Por outro lado, África sempre demonstrou solidariedade para com os palestinianos, explica Gilles Yabi, chefe do think tank WATHI no Senegal: "A história colonial e as atitudes antiocidentais desempenharam um papel importante neste processo. É por isso que muitos países africanos apoiam um Estado palestiniano que possa existir ao lado de Israel", disse Yabi no seu podcast.

Os estados africanos protegem os seus interesses

Os países que se aliaram a Israel agem por interesses diferentes, comentou ainda Guilengue. "Eles não querem tomar uma posição que vá contra os interesses de Israel, pois isso também poderia ir contra os interesses dos Estados Unidos ou do Ocidente", resumiu.

A Rússia não tem uma presença em África comparável à dos países europeus mais poderosos e aos Estados Unidos, mas continua a ser valorizada como parceira em muitos países africanos.
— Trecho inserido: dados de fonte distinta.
Source: an optimization exercise on an open RTL-to-GDS flow (aim: small area, a short achievable clock period and few clock cycles). Production flows keep margins and buffers that such runs may drop.
At most, simulation tests tie the RTL to the original design; equivalence was not proved.
Power is estimated from default activity; no workload was simulated.

== run A ==
Design gt06_fsr, start of the top module:
module gt06_fsr (
    input  wire       clk,
    input  wire       rst,         
    input  wire       in_valid,
    input  wire [7:0] in_data,
    output wire       in_ready,
    input  wire [6:0] now_yy,
    input  wire [6:0] now_mo,
    input  wire [6:0] now_dd,
    input  wire [6:0] now_hh,
    input  wire [6:0] now_mi,
    input  wire [6:0] now_ss,
    output reg        out_valid,
    output reg  [7:0] out_data,
    output reg        out_last,
    output reg        out_rsp
);
For scale: ~4400 cells after synthesis, roughly 2400 flip-flops, about 65 I/O pins, roughly 0.060 mm2 of cells after synthesis.
Settings: LEC_CHECK=0, CAP_MARGIN=20, CORE_MARGIN=2, CORE_UTILIZATION=65, CTS_BUF_LIST=sky130_fd_sc_hd__clkbuf_8 sky130_fd_sc_hd__clkbuf_16, CTS_CLUSTER_DIAMETER=50, CTS_CLUSTER_SIZE=20, GPL_ROUTABILITY_DRIVEN=0, GPL_TIMING_DRIVEN=0, SLEW_MARGIN=20; clock period 10.0 ns.
standard.sh (not shown) runs the stock make flow with config.mk's settings and CLKGATE_MAP_FILE= SYNTH_SCRIPT=/design/flow/synth_recipe.tcl, a recipe that flattens the netlist after the stock synthesis.
==> flow/flow/run.sh <==
#!/bin/bash
# Layout flow: the standard layout (standard.sh, which runs the standard
# synthesis unchanged and the ORFS steps), with three changes to how the
# layout is optimised. The constraints (constraint.sdc) are not touched.
#  - Port buffers: buffer_ports inserts sky130_fd_sc_hd__buf_4 cells instead
#    of the default (slow) delay-buffer cell. Every port keeps its buffer.
#  - Timing repair aims for a larger setup slack than the 10 ns clock needs.
#  - Clock tree: clkbuf_16 buffers with larger sink clusters (30 sinks,
#    80 um), so fewer clock buffers; all flip-flops get the same tree.
# Tool output goes to run_standard.log here; ORFS also keeps its per-step
# logs under orfs/logs.
set -euo pipefail
export BUFFER_PORTS_ARGS="-buffer_cell sky130_fd_sc_hd__buf_4"
export SETUP_SLACK_MARGIN=6.9
export CTS_ARGS="-sink_clustering_enable -repair_clock_nets -buf_list sky130_fd_sc_hd__clkbuf_16 -sink_clustering_size 30 -sink_clustering_max_diameter 80 -sink_buffer_max_cap_derate 1.0"
bash standard.sh > run_standard.log 2>&1
Testbench counts of run A, summed over its fixed seeds: cycles 38,273.
For run B, these inputs were changed with respect to run A:
Settings: GPL_ROUTABILITY_DRIVEN removed (was 0); CORE_UTILIZATION changed from 65 to 75; GPL_TIMING_DRIVEN removed (was 0).
==> flow/flow/run.sh <==
#!/bin/bash
set -euo pipefail
export BUFFER_PORTS_ARGS="-buffer_cell sky130_fd_sc_hd__buf_4"
export SETUP_SLACK_MARGIN=6.9
export CTS_ARGS="-sink_clustering_enable -repair_clock_nets -buf_list sky130_fd_sc_hd__clkbuf_16 -sink_clustering_size 30 -sink_clustering_max_diameter 80 -sink_buffer_max_cap_derate 1.0"
bash standard.sh > run_standard.log 2>&1
Findings:
- Run B: no failed stages, no open violations at the end
- Run B — part of the cycle the worst path needs 1.6 points lower, run A as reference
- Diff run A -> run B: standby leakage power went down by 1.6%; filler-free cell count of the finished design fell about 5.5%; final instance area went down 990 um2; non-clock buffer area fraction after layout fell by 1.2 points; part of the total power dissipated in combinational logic now smaller.
- Post-layout minimum cycle time delta for run B relative to run A: 160 ps lower
Input-level comparison between run C and run B:
Settings: CORE_UTILIZATION changed from 75 to 65.
==> flow/flow/run.sh <==
#!/bin/bash
set -euo pipefail
export BUFFER_PORTS_ARGS="-buffer_cell sky130_fd_sc_hd__buf_4"
export SETUP_SLACK_MARGIN=6.9
export CTS_ARGS="-sink_clustering_enable -repair_clock_nets -buf_list {sky130_fd_sc_hd__clkbuf_8 sky130_fd_sc_hd__clkbuf_16} -root_buf sky130_fd_sc_hd__clkbuf_16 -sink_clustering_size 24 -sink_clustering_max_diameter 60 -sink_clustering_levels 1"
bash standard.sh > run_standard.log 2>&1
[summary]
Run C did not stop at any stage, and its layout met the timing, DRC and antenna checks.
[compare] base=run B new=run C: cell area rose by 3.0%, switching power rose by 9.5%.
Compared with run B, run C shows a met1 track demand over resource in global routing that is 6.7 points lower.
Diff run B -> run C | routed metal-1 wire length | up by a few percent
Layout overhead on the synthesized area: lower on run B
Taking run B as the reference, in run C final worst-path setup slack saw a decrease, total sequential power barely changed, part of the total power dissipated in combinational logic decreased 0.2 points, power picked up an extra 9.7%.
The following lists how run D was set up differently from run C:
==> flow/flow/run.sh <==
#!/bin/bash
set -euo pipefail
export BUFFER_PORTS_ARGS="-buffer_cell sky130_fd_sc_hd__buf_4"
export SETUP_SLACK_MARGIN=6.9
export CTS_ARGS="-sink_clustering_enable -repair_clock_nets -buf_list sky130_fd_sc_hd__clkbuf_16 -sink_clustering_size 30 -sink_clustering_max_diameter 80 -sink_buffer_max_cap_derate 1.0"
bash standard.sh > run_standard.log 2>&1
Findings:
Max total wirelength of the detailed-routed design across run C and run D: run C. Side by side, final core utilization turned out lower in run D than in run C. Going from run C to run D, total iterations of the first detailed-routing run grows by 1. On average via count per standard cell, the lower figure sits with run C, not run D.

== lane 1 ==
gt06_fsr, a different RTL version from the one above (not shown whole).
For scale: roughly 4700 cells after synthesis, about 65 I/O pins, roughly 0.062 mm2 of cells after synthesis.
Design gt06_fsr, start of the top module:
module gt06_fsr (
    input  wire       clk,
    input  wire       rst,         
    input  wire       in_valid,
    input  wire [7:0] in_data,
    output wire       in_ready,
    input  wire [6:0] now_yy,
    input  wire [6:0] now_mo,
    input  wire [6:0] now_dd,
    input  wire [6:0] now_hh,
    input  wire [6:0] now_mi,
    input  wire [6:0] now_ss,
    output reg        out_valid,
    output reg  [7:0] out_data,
    output reg        out_last,
    output reg        out_rsp
);
Settings: LEC_CHECK=0, CAP_MARGIN=20, CORE_MARGIN=2, CORE_UTILIZATION=60, CTS_BUF_LIST=sky130_fd_sc_hd__clkbuf_8, CTS_CLUSTER_DIAMETER=60, CTS_CLUSTER_SIZE=20, SLEW_MARGIN=20; clock period 10.0 ns.
run.sh (not shown) runs the stock make flow with config.mk's settings and CLKGATE_MAP_FILE= SYNTH_SCRIPT=/design/flow/synth_recipe.tcl, a recipe that flattens the netlist after the stock synthesis.
Stock flow here: none of the scripts above is used.
Edits applied to the flow inputs when going from lane 1 to lane 4:
diff --git a/flow/config.mk b/flow/config.mk
--- a/flow/config.mk
+++ b/flow/config.mk
@@ -10,5 +10,5 @@
 export CORE_UTILIZATION = 60
-export CTS_BUF_LIST = sky130_fd_sc_hd__clkbuf_8
+export CTS_BUF_LIST = sky130_fd_sc_hd__clkbuf_16
 export CTS_CLUSTER_DIAMETER = 60
-export CTS_CLUSTER_SIZE = 20
+export CTS_CLUSTER_SIZE = 30
 export SLEW_MARGIN = 20
==> run summary <==
- [lane 4] clock latency of the later-clocked register in the worst-skew pair fell 0.11 ns relative to lane 1
- Delta (lane 4 minus lane 1): relative contribution of the clock network to total power increased by 7.6 points relative to the old numbers, final sequential cell count closely matched the old numbers.
- Comparing lane 1 and lane 4, the higher post-route total power was measured on lane 4.
- In the metrics for lane 1 and lane 4, the one carrying the lower clock buffer count from CTS is lane 4.
- Lane 4 does worse than lane 1 on maximum resistive drop on vdd.
- Lane 4 vs. lane 1: portion of the clock cycle consumed by the worst path in the final layout went down by 1.2 points.
No functional check of the RTL was part of any run of this note.

static timing again, ports no longer ideal:
In the flow no input, the clock included, has a driving cell. The finished layouts below were timed again as built, in two steps.
Step 1: set_driving_cell puts a clkbuf_16 on clk and a buf_2 on each other input, an assumption about the parent block.
Step 2, shift: input delay + t, output delay - t, t = (earliest + latest rising clock arrival at the registers) / 2. This alone moves slack from input paths to output paths.
Three values: ideal ports, drivers, drivers and shift; two values: the first two.
run	shift t [ns]	setup slack, ns	worst setup path after step 2	slew at the worst register clock pin (ns)	pins driven straight from the clock port
run A	0.780	6.703 / 6.703 / 6.331	input to register	0.12 / 0.12	1
run B	0.756	6.860 / 6.796 / 6.675	input to register	0.12 / 0.12	1
run C	0.797	6.808 / 6.743 / 6.675	input to register	0.09 / 0.09	1
run D	0.773	6.836 / 6.768 / 6.694	input to register	0.11 / 0.11	1
lane 1	0.929	6.199 / 6.124 / 5.887	input to register	0.12 / 0.12	1
lane 4	0.822	6.318 / 6.242 / 5.879	input to register	0.11 / 0.11	1
After both steps setup and hold are still met in every run listed. For lane 4, which loses most, drivers alone change the setup slack by -0.076 ns; drivers and shift together by -0.439 ns.
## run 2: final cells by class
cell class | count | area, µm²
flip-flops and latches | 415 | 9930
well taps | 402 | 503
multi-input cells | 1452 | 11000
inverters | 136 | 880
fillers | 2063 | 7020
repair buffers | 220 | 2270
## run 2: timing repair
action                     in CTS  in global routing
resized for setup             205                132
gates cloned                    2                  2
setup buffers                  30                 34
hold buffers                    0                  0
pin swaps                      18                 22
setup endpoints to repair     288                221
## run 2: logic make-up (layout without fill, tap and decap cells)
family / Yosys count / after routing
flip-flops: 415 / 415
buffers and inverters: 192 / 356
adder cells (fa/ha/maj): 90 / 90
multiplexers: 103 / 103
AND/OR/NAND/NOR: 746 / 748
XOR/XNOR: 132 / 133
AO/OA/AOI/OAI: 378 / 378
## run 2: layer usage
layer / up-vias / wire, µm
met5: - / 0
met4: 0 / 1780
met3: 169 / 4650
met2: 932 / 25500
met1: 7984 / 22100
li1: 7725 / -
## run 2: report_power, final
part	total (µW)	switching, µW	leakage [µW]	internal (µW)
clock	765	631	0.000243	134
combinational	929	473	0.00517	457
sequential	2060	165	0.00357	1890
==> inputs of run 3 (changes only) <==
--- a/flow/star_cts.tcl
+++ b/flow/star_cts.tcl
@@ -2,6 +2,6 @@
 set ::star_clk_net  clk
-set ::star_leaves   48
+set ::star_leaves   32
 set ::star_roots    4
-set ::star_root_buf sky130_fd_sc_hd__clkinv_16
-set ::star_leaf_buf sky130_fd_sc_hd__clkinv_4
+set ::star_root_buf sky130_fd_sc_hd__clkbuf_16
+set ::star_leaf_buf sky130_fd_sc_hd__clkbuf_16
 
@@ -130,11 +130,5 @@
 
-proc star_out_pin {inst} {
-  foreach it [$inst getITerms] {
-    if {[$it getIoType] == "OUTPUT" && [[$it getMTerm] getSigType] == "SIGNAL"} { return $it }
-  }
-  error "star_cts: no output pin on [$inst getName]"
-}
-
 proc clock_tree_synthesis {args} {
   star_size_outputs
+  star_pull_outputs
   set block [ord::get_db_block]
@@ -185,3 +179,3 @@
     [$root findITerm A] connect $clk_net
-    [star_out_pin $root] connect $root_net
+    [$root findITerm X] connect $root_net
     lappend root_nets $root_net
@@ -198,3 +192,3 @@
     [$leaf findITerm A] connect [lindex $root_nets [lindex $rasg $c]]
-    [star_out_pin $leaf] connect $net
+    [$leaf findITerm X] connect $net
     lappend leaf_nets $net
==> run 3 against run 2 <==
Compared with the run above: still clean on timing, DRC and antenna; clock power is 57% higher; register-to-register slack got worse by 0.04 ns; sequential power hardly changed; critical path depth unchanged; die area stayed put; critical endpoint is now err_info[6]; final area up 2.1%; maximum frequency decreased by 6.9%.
Source: an optimization exercise on an open RTL-to-GDS flow (aim: small area). Production flows keep margins and buffers that such runs may drop.
At most, simulation tests tie the RTL to the original design; equivalence was not proved.

## run A
==> flow/design.v <==
module synth_osc (
    input  wire        en,        
    input  wire        kind,      
    input  wire [11:0] period,
    input  wire        u,
    input  wire [10:0] z,
    output wire        next_u,
    output wire [10:0] next_z,
    output wire [16:0] addend
);
    wire [10:0] half = period[11:1];
    wire [11:0] zi   = z + 1'b1;
    wire        eq1  = (zi == {1'b0, half});       
    wire        eq2  = (z == half);                
    wire        wrap  = u && (period[0] ? eq2 : eq1);
    wire        at_h  = !u && eq1;
    wire        upper = u && !wrap;                
    assign next_u = upper || at_h;
    assign next_z = (wrap || at_h) ? 11'd0 : zi[10:0];
    wire [10:0] y  = z & {11{!wrap}};
    wire [15:0] lo = {{5{!wrap}}, ~z & {11{!wrap}}};
    reg [11:0] r, a, b, t;
    reg [12:0] cy;
    reg [15:0] f;
    reg        sub;
    integer i, j;
    always @(*) begin
        r = {1'b0, y};
        for (i = 15; i >= 0; i = i - 1) begin
            sub   = !r[11];
            a     = {r[10:0], lo[i]};
            b     = {1'b0, half} ^ {12{sub}};
            cy[0] = sub;
            for (j = 0; j < 12; j = j + 1) begin
                t[j]    = a[j] ^ b[j] ^ cy[j];
                cy[j+1] = (a[j] & b[j]) | (cy[j] & (a[j] ^ b[j]));
            end
            f[i] = !t[11];
            r    = t;
        end
    end
    wire is_tri = en && kind;
    assign addend = {is_tri & at_h, (is_tri ? f : 16'hffff) ^ {16{!(en && upper)}}};
endmodule
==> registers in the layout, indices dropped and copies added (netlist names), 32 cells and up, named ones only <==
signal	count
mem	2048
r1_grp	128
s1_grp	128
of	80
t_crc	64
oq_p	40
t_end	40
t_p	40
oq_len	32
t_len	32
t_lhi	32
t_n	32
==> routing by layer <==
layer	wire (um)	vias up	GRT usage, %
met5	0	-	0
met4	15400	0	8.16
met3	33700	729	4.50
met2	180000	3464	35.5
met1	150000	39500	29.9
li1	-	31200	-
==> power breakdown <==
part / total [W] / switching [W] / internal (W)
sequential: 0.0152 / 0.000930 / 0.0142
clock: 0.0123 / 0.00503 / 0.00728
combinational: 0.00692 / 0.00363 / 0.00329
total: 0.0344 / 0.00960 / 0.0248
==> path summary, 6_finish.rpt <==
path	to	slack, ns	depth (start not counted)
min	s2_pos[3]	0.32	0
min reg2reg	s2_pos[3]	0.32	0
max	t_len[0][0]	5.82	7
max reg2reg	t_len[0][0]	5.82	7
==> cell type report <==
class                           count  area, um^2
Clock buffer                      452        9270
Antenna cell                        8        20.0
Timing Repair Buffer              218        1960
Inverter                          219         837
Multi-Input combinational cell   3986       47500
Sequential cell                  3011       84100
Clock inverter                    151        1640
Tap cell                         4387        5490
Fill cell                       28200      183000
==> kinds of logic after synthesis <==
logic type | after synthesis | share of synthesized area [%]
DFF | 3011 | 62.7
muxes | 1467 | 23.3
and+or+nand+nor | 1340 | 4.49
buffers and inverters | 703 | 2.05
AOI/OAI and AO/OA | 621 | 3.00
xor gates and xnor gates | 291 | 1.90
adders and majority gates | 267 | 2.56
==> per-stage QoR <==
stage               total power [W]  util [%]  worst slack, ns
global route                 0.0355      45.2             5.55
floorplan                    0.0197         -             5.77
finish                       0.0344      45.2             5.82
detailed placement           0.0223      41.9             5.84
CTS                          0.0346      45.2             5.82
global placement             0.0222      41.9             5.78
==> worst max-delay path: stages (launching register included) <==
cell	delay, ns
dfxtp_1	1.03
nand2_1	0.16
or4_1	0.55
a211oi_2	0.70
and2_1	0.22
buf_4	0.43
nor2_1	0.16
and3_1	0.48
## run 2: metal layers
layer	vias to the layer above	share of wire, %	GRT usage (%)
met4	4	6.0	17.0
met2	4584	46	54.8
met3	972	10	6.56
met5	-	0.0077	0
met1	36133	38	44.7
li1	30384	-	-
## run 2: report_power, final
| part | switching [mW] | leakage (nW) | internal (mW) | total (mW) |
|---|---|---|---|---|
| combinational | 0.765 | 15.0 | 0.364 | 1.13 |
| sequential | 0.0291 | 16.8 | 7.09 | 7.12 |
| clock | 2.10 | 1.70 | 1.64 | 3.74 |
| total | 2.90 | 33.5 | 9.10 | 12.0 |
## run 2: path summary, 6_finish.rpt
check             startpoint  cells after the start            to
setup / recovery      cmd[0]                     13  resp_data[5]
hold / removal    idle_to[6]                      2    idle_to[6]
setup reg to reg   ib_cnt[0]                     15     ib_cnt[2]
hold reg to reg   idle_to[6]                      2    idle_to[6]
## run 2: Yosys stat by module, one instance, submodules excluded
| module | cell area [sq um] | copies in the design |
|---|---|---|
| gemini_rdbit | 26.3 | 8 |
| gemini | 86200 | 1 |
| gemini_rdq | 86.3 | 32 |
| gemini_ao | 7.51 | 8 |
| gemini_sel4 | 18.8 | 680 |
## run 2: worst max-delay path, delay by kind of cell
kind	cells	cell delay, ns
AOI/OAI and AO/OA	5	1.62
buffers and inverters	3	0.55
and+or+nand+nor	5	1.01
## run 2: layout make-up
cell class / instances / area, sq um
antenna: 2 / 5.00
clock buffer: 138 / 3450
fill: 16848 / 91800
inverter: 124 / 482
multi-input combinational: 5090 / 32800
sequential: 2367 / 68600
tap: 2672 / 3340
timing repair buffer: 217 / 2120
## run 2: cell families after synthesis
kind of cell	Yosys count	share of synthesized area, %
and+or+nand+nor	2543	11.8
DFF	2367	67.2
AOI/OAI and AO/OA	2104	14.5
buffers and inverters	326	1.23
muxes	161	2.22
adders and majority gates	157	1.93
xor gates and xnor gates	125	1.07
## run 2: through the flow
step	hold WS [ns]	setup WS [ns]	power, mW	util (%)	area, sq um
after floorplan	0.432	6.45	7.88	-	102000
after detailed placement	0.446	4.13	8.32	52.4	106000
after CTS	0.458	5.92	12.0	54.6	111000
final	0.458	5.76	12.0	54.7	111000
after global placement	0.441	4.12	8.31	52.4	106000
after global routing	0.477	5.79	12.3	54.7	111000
Ao longo de 2023, os países africanos decidiram cada vez mais que não querem ser rotulados na sua resposta às crises globais, explica o analista Alex Vines, chefe do Departamento Africano do instituto político Chatham House sediado em Londres: "Eles não querem ser pró-Ocidente, pró-China ou pró-Rússia".

Alex Vines, chefe do Departamento Africano do instituto político Chatham HouseFoto: DW

O número de votos a favor da Rússia na Assembleia Geral da ONU diminuiu significativamente. "Muitos estados africanos votam cada vez mais à la carte nestas questões", afirma Vines. Isto significa que estão cada vez mais a seguir os seus próprios interesses de política externa, em vez de apenas adotarem princípios ou ideologias abrangentes.

Segundo Guilengue, África resistiu à pressão diplomática no conflito Rússia-Ucrânia. Houve visitas de representantes de alto nível da Rússia e do Ocidente - mas os Estados do continente insistiram na sua posição amplamente imparcial e confiaram na mediação de paz: a UA, incluindo a África do Sul, enviou delegações à Rússia e à Ucrânia após a eclosão da guerra para encontrar maneiras de encontrar uma solução para o conflito.

África está a tentar assumir um papel mais ativo na diplomacia global, ao mesmo tempo que consolida a importância económica de atores como a China, que oferece aos países africanos alternativas para receber ajuda e investimento.